Mortalidade em relação ao humano. Imortalidade pela transformação na natureza.

Fazer milagres, para um Deus humanizado das religiões, é ser injusto ou reconhecer um erro, corrigindo-o.

Há coisas indestrutíveis que acompanham o corpo até a morte como se tivessem nascido com ele.

Veio-lhe a consciência do mundo, de sua própria vida, do passado aquém de seu nascimento, do futuro além de seu corpo.

Em todos os ventres de mulheres pode nascer um filho.

Como é bela e é mulher, serenamente matéria-prima, o casamento é o fim, depois de me casar nada mais poderá me acontecer. Ser uma mulher casada, quer dizer, uma pessoa com destino traçado. Eu pensava: nem a liberdade de ser infeliz se conserva porque se arrasta consigo outra pessoa. A dois, comendo diariamente o mesmo pão sem sal, assistindo à própria derrota na derrota do outro... Isso sem contar com o peso dos hábitos refletidos nos hábitos do outro. E de repente eis que vem o cansaço, o grande “para quê” me envolvendo.

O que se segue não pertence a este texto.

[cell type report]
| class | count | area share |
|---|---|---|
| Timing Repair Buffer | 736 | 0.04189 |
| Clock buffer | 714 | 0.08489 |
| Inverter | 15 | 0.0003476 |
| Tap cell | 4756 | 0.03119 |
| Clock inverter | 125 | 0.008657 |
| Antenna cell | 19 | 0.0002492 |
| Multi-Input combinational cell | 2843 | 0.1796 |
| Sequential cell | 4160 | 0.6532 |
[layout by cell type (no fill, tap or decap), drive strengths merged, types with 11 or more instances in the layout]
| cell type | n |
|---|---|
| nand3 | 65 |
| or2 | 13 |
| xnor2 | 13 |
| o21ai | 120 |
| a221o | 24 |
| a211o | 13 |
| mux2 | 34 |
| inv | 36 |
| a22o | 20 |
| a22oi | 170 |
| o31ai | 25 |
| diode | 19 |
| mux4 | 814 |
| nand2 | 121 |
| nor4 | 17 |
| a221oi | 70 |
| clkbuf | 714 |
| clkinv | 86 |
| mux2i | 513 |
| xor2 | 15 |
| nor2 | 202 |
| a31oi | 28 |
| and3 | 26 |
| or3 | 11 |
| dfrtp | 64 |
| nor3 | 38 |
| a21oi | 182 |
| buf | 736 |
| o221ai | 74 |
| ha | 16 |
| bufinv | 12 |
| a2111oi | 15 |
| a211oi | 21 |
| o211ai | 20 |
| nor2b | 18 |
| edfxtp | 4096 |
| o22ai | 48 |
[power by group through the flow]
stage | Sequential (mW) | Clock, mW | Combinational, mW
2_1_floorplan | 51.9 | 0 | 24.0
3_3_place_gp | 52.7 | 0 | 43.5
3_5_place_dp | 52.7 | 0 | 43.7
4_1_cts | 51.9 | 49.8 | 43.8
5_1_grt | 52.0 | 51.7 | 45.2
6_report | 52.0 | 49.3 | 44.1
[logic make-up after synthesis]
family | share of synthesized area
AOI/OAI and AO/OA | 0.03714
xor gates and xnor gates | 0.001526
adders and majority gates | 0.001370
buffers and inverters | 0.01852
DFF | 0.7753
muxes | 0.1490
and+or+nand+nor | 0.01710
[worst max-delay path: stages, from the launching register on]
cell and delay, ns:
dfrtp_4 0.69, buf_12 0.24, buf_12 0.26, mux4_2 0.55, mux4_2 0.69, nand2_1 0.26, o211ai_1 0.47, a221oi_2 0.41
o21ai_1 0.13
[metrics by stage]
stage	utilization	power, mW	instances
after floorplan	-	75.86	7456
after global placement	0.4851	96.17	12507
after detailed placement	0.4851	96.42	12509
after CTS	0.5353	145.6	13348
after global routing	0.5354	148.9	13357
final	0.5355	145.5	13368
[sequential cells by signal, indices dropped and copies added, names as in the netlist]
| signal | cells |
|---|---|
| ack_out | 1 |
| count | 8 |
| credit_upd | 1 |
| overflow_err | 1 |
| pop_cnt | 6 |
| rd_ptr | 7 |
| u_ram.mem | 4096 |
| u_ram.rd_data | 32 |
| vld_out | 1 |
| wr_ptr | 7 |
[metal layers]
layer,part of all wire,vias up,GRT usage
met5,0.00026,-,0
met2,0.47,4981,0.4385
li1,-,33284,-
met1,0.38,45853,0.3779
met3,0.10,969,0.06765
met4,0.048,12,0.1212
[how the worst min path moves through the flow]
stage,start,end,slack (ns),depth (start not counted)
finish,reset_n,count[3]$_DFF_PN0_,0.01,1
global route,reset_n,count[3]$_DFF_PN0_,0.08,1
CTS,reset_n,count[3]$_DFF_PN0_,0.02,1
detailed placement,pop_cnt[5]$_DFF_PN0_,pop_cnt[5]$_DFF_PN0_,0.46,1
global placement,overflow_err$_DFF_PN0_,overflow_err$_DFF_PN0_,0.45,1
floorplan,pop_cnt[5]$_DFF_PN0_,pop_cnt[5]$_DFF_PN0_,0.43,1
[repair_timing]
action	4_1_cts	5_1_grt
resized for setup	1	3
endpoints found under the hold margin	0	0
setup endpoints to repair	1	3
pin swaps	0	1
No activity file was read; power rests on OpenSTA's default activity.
`src/rtl/stopwatch_ctrl.sv`:
```
// stopwatch_ctrl: run/pause/clear controller for the stopwatch counter chain.
// Turns synchronised button levels into a three-state run FSM, generates the
// per-second count enable and a one-cycle clear pulse for the counters.
// Optional lap feature: define STOPWATCH_LAP_EN to add the lap/lap_hold ports.
//
// Edge detection: each button keeps a previous-sample register and an edge is
// btn & ~btn_q at the clock edge, so a held button yields a single edge.
// Edge priority: reset > min_end > stop > start (lap is independent).
module stopwatch_ctrl #(
   parameter int TICK_DIV = 100_000_000
) (
   input  logic       clk,
   input  logic       rst_n,
   input  logic       start,
   input  logic       stop,
   input  logic       reset,
   input  logic       min_end,
`ifdef STOPWATCH_LAP_EN
   input  logic       lap,
   output logic       lap_hold,
`endif
   output logic       running,
   output logic       count_en,
   output logic       clr,
   output logic [1:0] state
);

   localparam int PW = (TICK_DIV > 1) ? $clog2(TICK_DIV) : 1;
   localparam logic [PW-1:0] PRESC_MAX = PW'(TICK_DIV - 1);

   typedef enum logic [1:0] {
      IDLE  = 2'b00,
      RUN   = 2'b01,
      PAUSE = 2'b10
   } state_t;

   state_t        state_q, state_d;
   logic          start_q, stop_q, reset_q;
   logic          start_edge, stop_edge, reset_edge;
   logic [PW-1:0] presc_q, presc_d;
   logic          clr_q, clr_d;

   assign start_edge = start & ~start_q;
   assign stop_edge  = stop  & ~stop_q;
   assign reset_edge = reset & ~reset_q;

   // State, button history, prescaler and clear pulse registers.
   always_ff @(posedge clk or negedge rst_n) begin
      if (!rst_n) begin
         state_q <= IDLE;
         start_q <= 1'b0;
         stop_q  <= 1'b0;
         reset_q <= 1'b0;
         presc_q <= '0;
         clr_q   <= 1'b0;
      end else begin
         state_q <= state_d;
         start_q <= start;
         stop_q  <= stop;
         reset_q <= reset;
         presc_q <= presc_d;
         clr_q   <= clr_d;
      end
   end

   // Next state, clear request and prescaler update.
   always_comb begin
      state_d = state_q;
      clr_d   = 1'b0;
      presc_d = presc_q;
      case (state_q)
         IDLE: begin
            if (reset_edge) begin
               clr_d = 1'b1;
            end else if (start_edge) begin
               state_d = RUN;
            end
         end
         RUN: begin
            if (reset_edge || min_end) begin
               state_d = IDLE;
               clr_d   = 1'b1;
            end else if (stop_edge) begin
               state_d = PAUSE;
            end
         end
         PAUSE: begin
            if (reset_edge) begin
               state_d = IDLE;
               clr_d   = 1'b1;
            end else if (start_edge) begin
               state_d = RUN;
            end
         end
         default: begin
            // Unreachable code 2'b11: recover to IDLE and clear the counters.
            state_d = IDLE;
            clr_d   = 1'b1;
         end
      endcase
      // The prescaler only advances while the current state is RUN, so a stop
      // edge on the pulse cycle still wraps it and PAUSE then holds the value.
      if (state_d == IDLE) begin
         presc_d = '0;
      end else if (state_q == RUN) begin
         presc_d = (presc_q == PRESC_MAX) ? '0 : presc_q + 1'b1;
      end
   end

`ifdef STOPWATCH_LAP_EN
   logic lap_q;
   logic lap_hold_q;

   // Lap toggles the display freeze while running; any entry to IDLE clears it.
   always_ff @(posedge clk or negedge rst_n) begin
      if (!rst_n) begin
         lap_q      <= 1'b0;
         lap_hold_q <= 1'b0;
      end else begin
         lap_q <= lap;
         if (state_d == IDLE) begin
            lap_hold_q <= 1'b0;
         end else if ((state_q == RUN) && lap && !lap_q) begin
            lap_hold_q <= ~lap_hold_q;
         end
      end
   end

   assign lap_hold = lap_hold_q;
`endif

   // Outputs decode registers only, so they are glitch-free.
   assign state    = state_q;
   assign running  = (state_q == RUN);
   assign count_en = (state_q == RUN) && (presc_q == PRESC_MAX);
   assign clr      = clr_q;

endmodule

```
`config.mk`:
```
export PLATFORM = sky130hd
export DESIGN_NAME = stopwatch_ctrl
export DESIGN_NICKNAME = d
export VERILOG_FILES = /design/src/rtl/stopwatch_ctrl.sv
export SDC_FILE = /design/constraint.sdc
export NUM_CORES = 1
export LEC_CHECK = 0
export ABC_AREA = 0
export BUFFER_PORTS_ARGS = -buffer_cell sky130_fd_sc_hd__clkbuf_2
export CAP_MARGIN = 20
export CORE_ASPECT_RATIO = 0.6
export CORE_MARGIN = 3
export CORE_UTILIZATION = 40
export DETAILED_ROUTE_END_ITERATION = 8
export SLEW_MARGIN = 10
export SYNTH_ARGS = -nofsm -noshare
export SYNTH_HDL_FRONTEND = slang
export SYNTH_SLANG_ARGS = --single-unit
```
`constraint.sdc`:
```
create_clock -name clk -period 2.9 [get_ports clk]
set_input_delay 0.87 -clock clk [delete_from_list [all_inputs] [get_ports clk]]
set_output_delay 0.87 -clock clk [all_outputs]
set_load 0.005 [all_outputs]
```
==> impl_metrics.json <==
{
  "status": "complete, no violations",
  "fillers": 400,
  "syn_nets": 191,
  "clock_path_buffers": 2,
  "die_x_um": 91.8,
  "postLayoutCellArea_mm2": 0.00203,
  "start_kind": "flip-flop",
  "final_antenna_net_count": 0,
  "utilization": 0.488,
  "fin_tns_setup_ps": 0,
  "synth_area_per_cell_um2": 9.59,
  "multi_input_area_um2": 926,
  "clk_latency_ps": 280,
  "core_mm2": 0.00417,
  "synth-edff-count": 0,
  "wl_per_cell_um": 15.5,
  "diodes": 0,
  "die_h_um": 57.5,
  "gp_congestion": 0.849,
  "ys_seq_elements": 33,
  "cts_tree": "built",
  "ys_seq_area_frac": 0.468,
  "via_per_inst": 5.64,
  "overflow": 0,
  "path_clk_slew_ps": 70,
  "skew_ps": 8.61,
  "endpoint_kind": "output port",
  "p_leak_nw": 0.808,
  "min_period_ps": 2630,
  "required_ps": 2030,
  "syn-cell-area_mm2": 0.00177,
  "io_buffers": 10,
  "synthTopCellsByArea": "dfrtp_1, xor2_1, nand4_1",
  "grt_usage": 0.164,
  "first_global_vias": 1391,
  "netlist_instances": 184,
  "tightest_slew_ps": 832,
  "hold_viol": 0,
  "cts_post_setup_buffers_inserted": 0,
  "antenna_found_initial": 0,
  "rsz0062_at_grt": "false",
  "dominantRegCellSynth": "dfrtp_1",
  "final_common_cell": "dfrtp_1",
  "layout_worst_path_cycle_share": 0.908,
  "clockRootBuffer": "clkbuf_8",
  "routed_wl_um": 4080,
  "max_freq_mhz": 380,
  "path_class": "flip-flop to output port",
  "finalSetupViolCount": 0,
  "seqCellArea_um2": 826,
  "yosysTopAreaCell": "dfrtp_1",
  "finalPower_uw": 925,
  "grt_pass1_wl_um": 6830,
  "yosysWarnings": 0,
  "worstPathMaxFanout": 5,
  "postPlaceCellArea_mm2": 0.00191,
  "cts.sinks": 33,
  "rows": 18,
  "start_util": 0.424,
  "die_area_mm2": 0.00527,
  "p_per_area_mw_per_mm2": 455,
  "arrival_ps": 1760,
  "h-tree-depth": 2,
  "drt_iter0_drc": 92,
  "ios": 11,
  "drive_above_1_share": 0.192,
  "num_vias": 1484,
  "slew_viol_final": 0,
  "area_growth_pct": 15.2,
  "vdd_ir_drop_max_v": 0.000190,
  "numCtsBuffers": 5,
  "drc": 0,
  "relSlewSlack": 0.445,
  "hp-class": "flip-flop to flip-flop",
  "firstDrtPassIters": 4,
  "maxCapViolCount": 0,
  "synth_cell_types": 47,
  "grt_max_degree": 34,
  "hpwl_um": 2860,
  "final_nets": 209,
  "layout_common_cells": "dfrtp_1, nor2_1, nand2_1",
  "async_flop_share": 1.00,
  "synth_top_area_share": 0.468
}
registers in the layout, summed over array words and instances, names as in the netlist:
signal / count
presc_q: 27
start_q: 1
state: 2
stop_q: 1
clr: 1
reset_q: 1
per-stage QoR:
stage / worst slack (ps) / hold WS (ps) / cells
floorplan: 430 / 463 / 184
global placement: 393 / 487 / 255
detailed placement: 228 / 495 / 255
CTS: 26.4 / 515 / 263
global route: 123 / 590 / 263
finish: 267 / 513 / 263
where the power goes:
group	internal, mW	switching, mW
Combinational	0.0226	0.0457
Clock	0.215	0.172
Sequential	0.466	0.00416
Total	0.703	0.222
worst paths after layout:
path	slack, ps	to	start	depth (start not counted)
max in group asynchronous	1690	stop_q	rst_n	1
setup reg to reg	790	presc_q[3]	presc_q[11]	5
setup / recovery	270	count_en	presc_q[0]	6
min in group asynchronous	670	presc_q[23]	rst_n	1
hold / removal	510	presc_q[6]	presc_q[6]	2
hold reg to reg	510	presc_q[6]	presc_q[6]	2
worst max-delay path: stages, from the launching register on:
cell and delay, ps:
dfrtp_1 380, ha_2 230, nand4_1 210, nor2_2 180, nand2_2 120, nor4_4 190
clkbuf_2 160
Yosys cell counts (3+ instances only):
cell type and n:
o21ai_0 10, xor2_1 12, a21oi_1 7, nand4_1 12
nor3_1 7, inv_1 3, nor2_1 20, nand2_1 19
nand3_1 10, dfrtp_1 33, nand2b_1 3, a31oi_1 4
nor4_1 3
per-layer routing:
layer  GRT usage  share of wire  vias to the layer above
met5           0              0                        -
met4      0.0338         0.0051                        0
met3      0.0448          0.034                        2
met2       0.234           0.43                       30
met1       0.250           0.53                      733
li1            -              -                      719
timing repair:
action                                  4_1_cts  5_1_grt
gates resized for setup                       1        4
hold buffers                                  0        0
pin swaps                                     0        3
endpoints found under the setup margin        1        1
hold endpoints to repair                      0        0
cell type report:
cell class | count | area share
Tap cell | 60 | 0.0369
Inverter | 3 | 0.00554
Multi-Input combinational cell | 143 | 0.455
Sequential cell | 33 | 0.406
Timing Repair Buffer | 16 | 0.0467
Clock buffer | 7 | 0.0474
Clock inverter | 1 | 0.00246
logic make-up after synthesis:
logic type	after synthesis	share of synthesized area
compound gates	31	0.119
xor+xnor	13	0.0645
fa+ha+maj	1	0.00709
simple gates	97	0.315
mux	1	0.00638
buf+inv	8	0.0206
flops	33	0.468
No activity file was read; power rests on OpenSTA's default activity.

Dorme, meu filho, dorme, eu lhe digo. O filho é morno e eu estou triste. Mas é a tristeza da felicidade. Mas depois, quando eu lhe der leite com estes seios frágeis e bonitos, meu filho crescerá de minha força e me esmagará com sua vida. Ele se distanciará de mim e eu serei a velha mãe inútil.

Parou e sem os seus passos ouvia o silêncio mover-se.

Todos os sangues corriam lentamente, pesadamente em todas as veias. E um grande não-ter-o-que-fazer arrastava-se nas almas.

Tão forte era a presença da outra na casa, que os três formavam um par.

Onde se guarda a música enquanto não soa? – indagava-se. E rendida respondia: que façam harpas de meus nervos quando eu morrer.

– E o filho? – indagou ele. Qual será o papel do pobre em todo este sábio arranjo?
– Oh, ele viverá – respondeu.
– Só isso? – tentou ele o sarcasmo.
– Que é que se pode fazer além disso? – lançou ela no ar a pergunta, de leve, sem aguardar resposta.

Eu sou pequena e pobre, não saberei que existi daqui a poucos anos, o que me resta para viver é pouco. Enfim enfim livre! Não, não, nenhum Deus, quero estar só.